From an optimization exercise on the open Yosys and OpenROAD flow, aimed at a short achievable clock period and few clock cycles; shortcuts taken in it are not production practice. In this exercise RTL edits were held to simulation tests only and were not proved equivalent to the original. Power is estimated from default activity; no workload was simulated.

==> flow/design.v <==
module SingleCycle_MIPS(
    clk,
    rst_n,
    IR_addr,
    IR,
    ReadDataMem,
    CEN,
    WEN,
    A,
    ReadData2,
    OEN
);
    input         clk, rst_n;
    input  [31:0] IR;
    output [31:0] IR_addr;
    input  [31:0] ReadDataMem;
    output        CEN;
    output        WEN;
    output  [6:0] A;
    output [31:0] ReadData2;
    output        OEN;
    reg  [9:0]  pc_F;            
    reg  [9:0]  pci_F;           
    reg         v_R;
    reg  [31:0] ir_R;
    reg  [9:0]  pc_R;
    reg  [9:0]  bt_R, pn_R;
    reg         pt_R, pv_R;
    reg  [5:0]  pi_R;
    reg  [1:0]  pc2_R;
    reg  [31:0] s1_R, s2_R;      
    reg         byA, byB;        
    reg         bmA, bmB;        
    reg         v_D;
    reg  [31:0] ir_D;
    reg  [9:0]  pc_D;
    reg  [9:0]  bt_D;            
    reg  [9:0]  pn_D;            
    reg         pt_D;            
    reg         pv_D;            
    reg  [5:0]  pi_D;            
    reg  [1:0]  pc2_D;
    reg  [31:0] rA, rB;          
    reg         hzA, hzB;        
    reg         mAl, mBl;        
    reg         mAe, mBe;        
    reg         we_E;            
    reg  [4:0]  rd_E;
    reg         eLW, eAND, eOR, eARI, eSLT;
    reg         cin_E;           
    reg  [3:0]  ltc_E;           
    reg  [3:1]  eqc_E;           
    reg  [31:0] a_E;
    reg  [31:0] bb_E;            
    reg  [31:0] z1_E, z0_E;      
    reg  [31:0] xl_E;            
    reg  [8:0]  lo_E;            
    reg         cen_E, wen_E;
    reg  [6:0]  addr_E;
    reg  [31:0] sd_E;
    reg  [31:0] ws_M;            
    reg  [31:0] res_M;
    reg  [31:0] rf [0:31];
    reg  [9:0]  ras [0:7];
    reg  [7:0]  fv;
    reg  [9:0]  fkey [0:7];
    reg  [9:0]  ftgt [0:7];
    reg  [2:0]  fnext;
    reg         fpend;           
    reg  [1:0]  pht [0:63];
    reg  [3:0]  ghist;
    reg         bu_v, bu_t;
    reg  [5:0]  bu_i;
    reg  [1:0]  bu_c;
    reg  [1:0]  pp_F;
    reg  [9:0]  ppc_F;           
    reg         ffh_F;           
    reg  [9:0]  fft_F;           
    reg  [5:0]  ppi_F;
    reg  [9:0]  fpkey, fptgt;
    assign IR_addr   = {20'd0, pc_F, 2'b00};
    assign CEN       = cen_E;
    assign WEN       = wen_E;
    assign A         = addr_E;
    assign ReadData2 = sd_E;
    assign OEN       = 1'b0;
    integer i, k;
    wire [32:0] cy;
    ks_carry #(32) u_alu (.g(a_E & bb_E), .p(a_E ^ bb_E), .cin(cin_E), .c(cy));
    wire [31:0] sum   = a_E ^ bb_E ^ cy[31:0];
    wire        slt_E = ltc_E[3] | eqc_E[3] & (ltc_E[2] | eqc_E[2] & (ltc_E[1] | eqc_E[1] & ltc_E[0]));
    wire [31:0] res_E = ({32{eLW}}  & ReadDataMem) |
                        ({32{eAND}} & (a_E & bb_E)) |
                        ({32{eOR}}  & (a_E | bb_E)) |
                        ({32{eARI}} & sum) |
                        {31'd0, eSLT & slt_E};
    wire [9:0]  pc  = pci_F;
    wire [15:0] imm = ir_D[15:0];
    reg  isR, isLW, isSW, isBEQ, isJAL, isJR, wr_D;
    reg  dADD, dSUB, dOR, dSLT, dAND;
    reg  [4:0] dst_D;
    reg  stp_D;
    wire [31:0] vA = rA;
    wire [31:0] vB = rB;
    reg  [31:0] zA, zB;
    always @(*) begin
        zA[0] = z1_E[0];
        zB[0] = z1_E[0];
        for (k = 1; k < 32; k = k + 1) begin
            zA[k] = vB[k-1] ? z1_E[k] : z0_E[k];
            zB[k] = vA[k-1] ? z1_E[k] : z0_E[k];
        end
    end
    wire zeqA, zeqB, xeqA, xeqB, eqAB;
    eq32 u_zA (.a(zA), .b(vB), .eq(zeqA));
    eq32 u_zB (.a(zB), .b(vA), .eq(zeqB));
    eq32 u_xA (.a(xl_E), .b(vB), .eq(xeqA));
    eq32 u_xB (.a(xl_E), .b(vA), .eq(xeqB));
    eq32 u_ab (.a(vA), .b(vB), .eq(eqAB));
    wire eqA = eARI ? zeqA : eSLT ? (~|vB[31:1] & (vB[0] == slt_E)) : xeqA;
    wire eqB = eARI ? zeqB : eSLT ? (~|vA[31:1] & (vA[0] == slt_E)) : xeqB;
    wire beq_eq = (hzA & hzB) | (hzA & ~hzB & eqA) | (~hzA & hzB & eqB) | (~hzA & ~hzB & eqAB);
    wire stall = v_D & stp_D;
    wire go_D  = v_D & ~stall;
    wire [8:0] base = ~hzA ? vA[8:0] : eARI ? lo_E : xl_E[8:0];
    wire [9:0] c_e;
    ks_carry #(9) u_ea (.g(base & imm[8:0]), .p(base ^ imm[8:0]), .cin(1'b0), .c(c_e));
    wire [8:0] ea = base ^ imm[8:0] ^ c_e[8:0];
    wire [10:0] link = {1'b0, pc_D} + 11'd1;
    wire brV = v_D & isBEQ & ~stp_D;                       
    wire brT = brV & ~(v_R & (pc_R == bt_D));
    wire brK = brT & (pc == bt_D);                         
    wire brB = brT & ~(pc == bt_D);                        
    wire brN = brV & pt_D;                                 
    wire rdJ = v_D & isJR & ~hzA & ~(v_R & (pc_R == vA[11:2]));
    wire rdo = rdJ | stall;
    wire [9:0] rdo_pc = stall ? pc_D : vA[11:2];
    wire redir = beq_eq ? (brB | rdo) : (brN | rdo);
    wire [31:0] e_early = eSLT ? {31'd0, slt_E} : xl_E;
    wire [31:0] sA  = mAl ? ReadDataMem : mAe ? e_early : vA;
    wire [31:0] sB  = mBl ? ReadDataMem : mBe ? e_early : vB;
    wire [31:0] fA  = isJAL ? {19'd0, link, 2'b00} : sA;
    wire [31:0] fB  = isJAL ? 32'd0 : sB;
    wire [31:0] fBB = dSUB ? ~fB : fB;
    wire [3:0] ltc_D = {{~sA[31], sA[30:24]} < {~sB[31], sB[30:24]},
                        sA[23:16] < sB[23:16], sA[15:8] < sB[15:8], sA[7:0] < sB[7:0]};
    wire [3:1] eqc_D = {sA[31:24] == sB[31:24], sA[23:16] == sB[23:16], sA[15:8] == sB[15:8]};
    wire [31:0] fp = fA ^ fBB;
    wire [31:0] fg = fA & fBB;
    wire [9:0]  c_o;
    wire [8:0]  vBB = dSUB ? ~vB[8:0] : vB[8:0];
    ks_carry #(9) u_lo (.g(vA[8:0] & vBB), .p(vA[8:0] ^ vBB), .cin(dSUB), .c(c_o));
    wire f_j  = (IR[31:27] == 5'b00001);      
    wire f_jj = (IR[31:26] == 6'h02);         
    wire f_jr = (IR[31:26] == 6'h00) & (IR[5:0] == 6'h08);
    wire [10:0] c_sq;
    ks_carry #(10) u_sq (.g(10'd0), .p(pc), .cin(1'b1), .c(c_sq));
    wire [9:0] pc_seq = pc ^ c_sq[9:0];
    wire [9:0] link_R = pc_R + 10'd1;
    wire [9:0] ras_top = (v_R & r_JAL) ? link_R :
                         (v_R & r_JR)  ? ((v_D & isJAL) ? ras[0] : (v_D & isJR) ? ras[2] : ras[1]) :
                         (v_D & isJAL) ? link[9:0] : (v_D & isJR) ? ras[1] : ras[0];
    reg        fhit_n, fdup;
    reg  [9:0] fpred_n;
    always @(*) begin
        fhit_n = 1'b0; fdup = 1'b0; fpred_n = 10'd0;
        for (k = 0; k < 8; k = k + 1) begin
            if (fv[k] && fkey[k] == pc) begin fhit_n = 1'b1; fpred_n = fpred_n | ftgt[k]; end
            if (fv[k] && fkey[k] == fpkey) fdup = 1'b1;
        end
    end
    reg  [31:0] rf_A, rf_B;
    always @(*) begin
        rf_A = 32'd0;
        rf_B = 32'd0;
        for (k = 0; k < 32; k = k + 1) begin
            rf_A = rf_A | ({32{s1_R[k]}} & rf[k]);
            rf_B = rf_B | ({32{s2_R[k]}} & rf[k]);
        end
    end
    wire [31:0] nA = byA ? res_E : bmA ? res_M : rf_A;
    wire [31:0] nB = byB ? res_E : bmB ? res_M : rf_B;
    wire       pv_F = (pc == ppc_F);                       
    wire       fhit = pv_F & ffh_F;
    wire [9:0] fpred = fft_F;
    wire       pt_F = (IR[31:26] == 6'h04) & pv_F & pp_F[1] & (IR[15:0] != 16'd1);
    wire [10:0] c_bt;
    ks_carry #(10) u_bt (.g(pc & IR[9:0]), .p(pc ^ IR[9:0]), .cin(1'b1), .c(c_bt));
    wire [9:0] bt_F = pc ^ IR[9:0] ^ c_bt[9:0];
    wire [9:0] pc_pred = f_j ? IR[9:0] : f_jr ? ras_top : pt_F ? bt_F : fhit ? fpred : pc_seq;
    wire [9:0] nxb = rdo ? rdo_pc : pc_pred;
    wire [9:0] nx0 = brN ? pn_D : nxb;                     
    wire [9:0] nx1 = brB ? bt_D : nxb;                     
    wire [9:0] pc_nx = beq_eq ? nx1 : nx0;
    wire [5:0] pre_i = pc[5:0] ^ {ghist, 2'b00};
    wire uA = ~(ir_R[31:27] == 5'b00001);    
    wire hzA_n = uA & v_D & wr_D & (ir_R[25:21] == dst_D);
    wire hzB_n = uA & v_D & wr_D & (ir_R[20:16] == dst_D);
    always @(posedge clk or negedge rst_n) begin
        if (~rst_n) begin
            pci_F <= 10'd0;
            v_R <= 1'b0; v_D <= 1'b0; we_E <= 1'b0; ws_M <= 32'd0;
            fv <= 8'd0; fnext <= 3'd0; fpend <= 1'b0;
            for (i = 0; i < 64; i = i + 1) pht[i] <= 2'b01;
            ghist <= 4'd0; bu_v <= 1'b0;
        end else begin
            pci_F <= pc_nx;
            v_R <= ~redir;
            v_D <= v_R & ~redir & ~(beq_eq & brK);
            bu_v <= brV & pv_D;
            if (bu_v) begin
                ghist <= {ghist[2:0], bu_t};
                pht[bu_i] <= bu_t ? (bu_c == 2'b11 ? 2'b11 : bu_c + 2'b01)
                                  : (bu_c == 2'b00 ? 2'b00 : bu_c - 2'b01);
            end
            fpend <= f_jj;
            if (fpend && !fdup) begin
                fv[fnext] <= 1'b1;
                fnext     <= fnext + 3'd1;
            end
            we_E  <= go_D & wr_D;
            for (i = 0; i < 32; i = i + 1) ws_M[i] <= we_E & (rd_E == i);
        end
    end
    wire [5:0] r_op = ir_R[31:26];
    wire [5:0] r_fn = ir_R[5:0];
    wire r_R   = (r_op == 6'h00);
    wire r_LW  = (r_op == 6'h23);
    wire r_SW  = (r_op == 6'h2b);
    wire r_BEQ = (r_op == 6'h04);
    wire r_JAL = (r_op == 6'h03);
    wire r_JR  = r_R & (r_fn == 6'h08);
    wire r_ADD = r_R & (r_fn[3:0] == 4'b0000);
    wire r_SUB = r_R & (r_fn[3:0] == 4'b0010);
    wire r_OR  = r_R & (r_fn[3:0] == 4'b0101);
    wire r_SLT = r_R & (r_fn[3:0] == 4'b1010);
    always @(posedge clk) begin
        pc_F  <= rst_n ? pc_nx : 10'd0;
        ir_R  <= IR;
        for (i = 0; i < 32; i = i + 1) begin
            s1_R[i] <= (IR[25:21] == i);
            s2_R[i] <= (IR[20:16] == i);
        end
        byA   <= v_D & wr_D & (IR[25:21] == dst_D);
        byB   <= v_D & wr_D & (IR[20:16] == dst_D);
        bmA   <= we_E & (IR[25:21] == rd_E);
        bmB   <= we_E & (IR[20:16] == rd_E);
        pc_R  <= pc;
        bt_R  <= bt_F;
        pn_R  <= pc_seq;
        pt_R  <= pt_F;
        pv_R  <= pv_F;
        pi_R  <= ppi_F;
        pc2_R <= pp_F;
        bt_D  <= bt_R;
        pn_D  <= pn_R;
        pt_D  <= pt_R;
        pv_D  <= pv_R;
        pi_D  <= pi_R;
        pc2_D <= pc2_R;
        bu_t  <= beq_eq;
        bu_i  <= pi_D;
        bu_c  <= pc2_D;
        pp_F  <= pht[pre_i];
        ppc_F <= pc_seq;
        ffh_F <= fhit_n;
        fft_F <= fpred_n;
        ppi_F <= pre_i;
        isR   <= r_R;
        isLW  <= r_LW;
        isSW  <= r_SW;
        isBEQ <= r_BEQ;
        isJAL <= r_JAL;
        isJR  <= r_JR;
        stp_D <= (hzA_n & r_JR) |
                 (hzA_n & (dADD | dSUB | isJAL) & r_R) |
                 (hzB_n & (dADD | dSUB | isJAL) & (r_R | r_SW)) |
                 (hzA_n & ~(dADD | dSUB | dAND | dOR) & (r_LW | r_SW)) |
                 (hzA_n & (dADD | dSUB) & (hzA | hzB) & (r_LW | r_SW)) |
                 ((hzA_n | hzB_n) & isLW & r_BEQ);
        wr_D  <= r_R | r_LW | r_JAL;
        dst_D <= r_JAL ? 5'd31 : r_R ? ir_R[15:11] : ir_R[20:16];
        dADD  <= r_ADD;
        dSUB  <= r_SUB;
        dOR   <= r_OR;
        dSLT  <= r_SLT;
        dAND  <= r_R & ~r_ADD & ~r_SUB & ~r_OR & ~r_SLT;
        hzA  <= hzA_n;
        hzB  <= hzB_n;
        mAl  <= hzA_n & isLW;
        mBl  <= hzB_n & isLW;
        mAe  <= hzA_n & ~isLW;
        mBe  <= hzB_n & ~isLW;
        rA   <= nA;
        rB   <= nB;
        ir_D <= ir_R;
        pc_D <= pc_R;
        fpkey <= pc - 10'd2;
        fptgt <= IR[9:0];
        if (fpend && !fdup) begin
            fkey[fnext] <= fpkey;
            ftgt[fnext] <= fptgt;
        end
        if (go_D & isJAL) begin
            for (i = 7; i > 0; i = i - 1) ras[i] <= ras[i-1];
            ras[0] <= link[9:0];
        end else if (go_D & isJR) begin
            for (i = 0; i < 7; i = i + 1) ras[i] <= ras[i+1];
        end
        rd_E  <= dst_D;
        eLW   <= isLW;
        eAND  <= dAND;
        eOR   <= dOR;
        eARI  <= dADD | dSUB | isJAL;
        eSLT  <= dSLT;
        cin_E <= dSUB;
        ltc_E <= ltc_D;
        eqc_E <= eqc_D;
        a_E   <= fA;
        bb_E  <= fBB;
        z1_E  <= fp ^ {fg[30:0], dSUB};
        z0_E  <= fp ^ {fg[30:0] | fp[30:0], dSUB};
        xl_E  <= dAND ? fg : (fA | fBB);
        lo_E  <= vA[8:0] ^ vBB ^ c_o[8:0];
        addr_E <= ea[8:2];
        cen_E <= ~(go_D & (isLW | isSW));
        wen_E <= ~(go_D & isSW);
        sd_E  <= sB;
        res_M <= res_E;
        for (i = 0; i < 32; i = i + 1)
            if (ws_M[i] | ~rst_n) rf[i] <= res_M & {32{rst_n}};
    end
endmodule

> What is being asked
Copy out the range of lines above starting at the line with "wire [9:0] rdo_pc" and ending at the line with "wire [31:0] fA", exactly and including both.

> Response to the task
    wire [9:0] rdo_pc = stall ? pc_D : vA[11:2];
    wire redir = beq_eq ? (brB | rdo) : (brN | rdo);
    wire [31:0] e_early = eSLT ? {31'd0, slt_E} : xl_E;
    wire [31:0] sA  = mAl ? ReadDataMem : mAe ? e_early : vA;
    wire [31:0] sB  = mBl ? ReadDataMem : mBe ? e_early : vB;
    wire [31:0] fA  = isJAL ? {19'd0, link, 2'b00} : sA;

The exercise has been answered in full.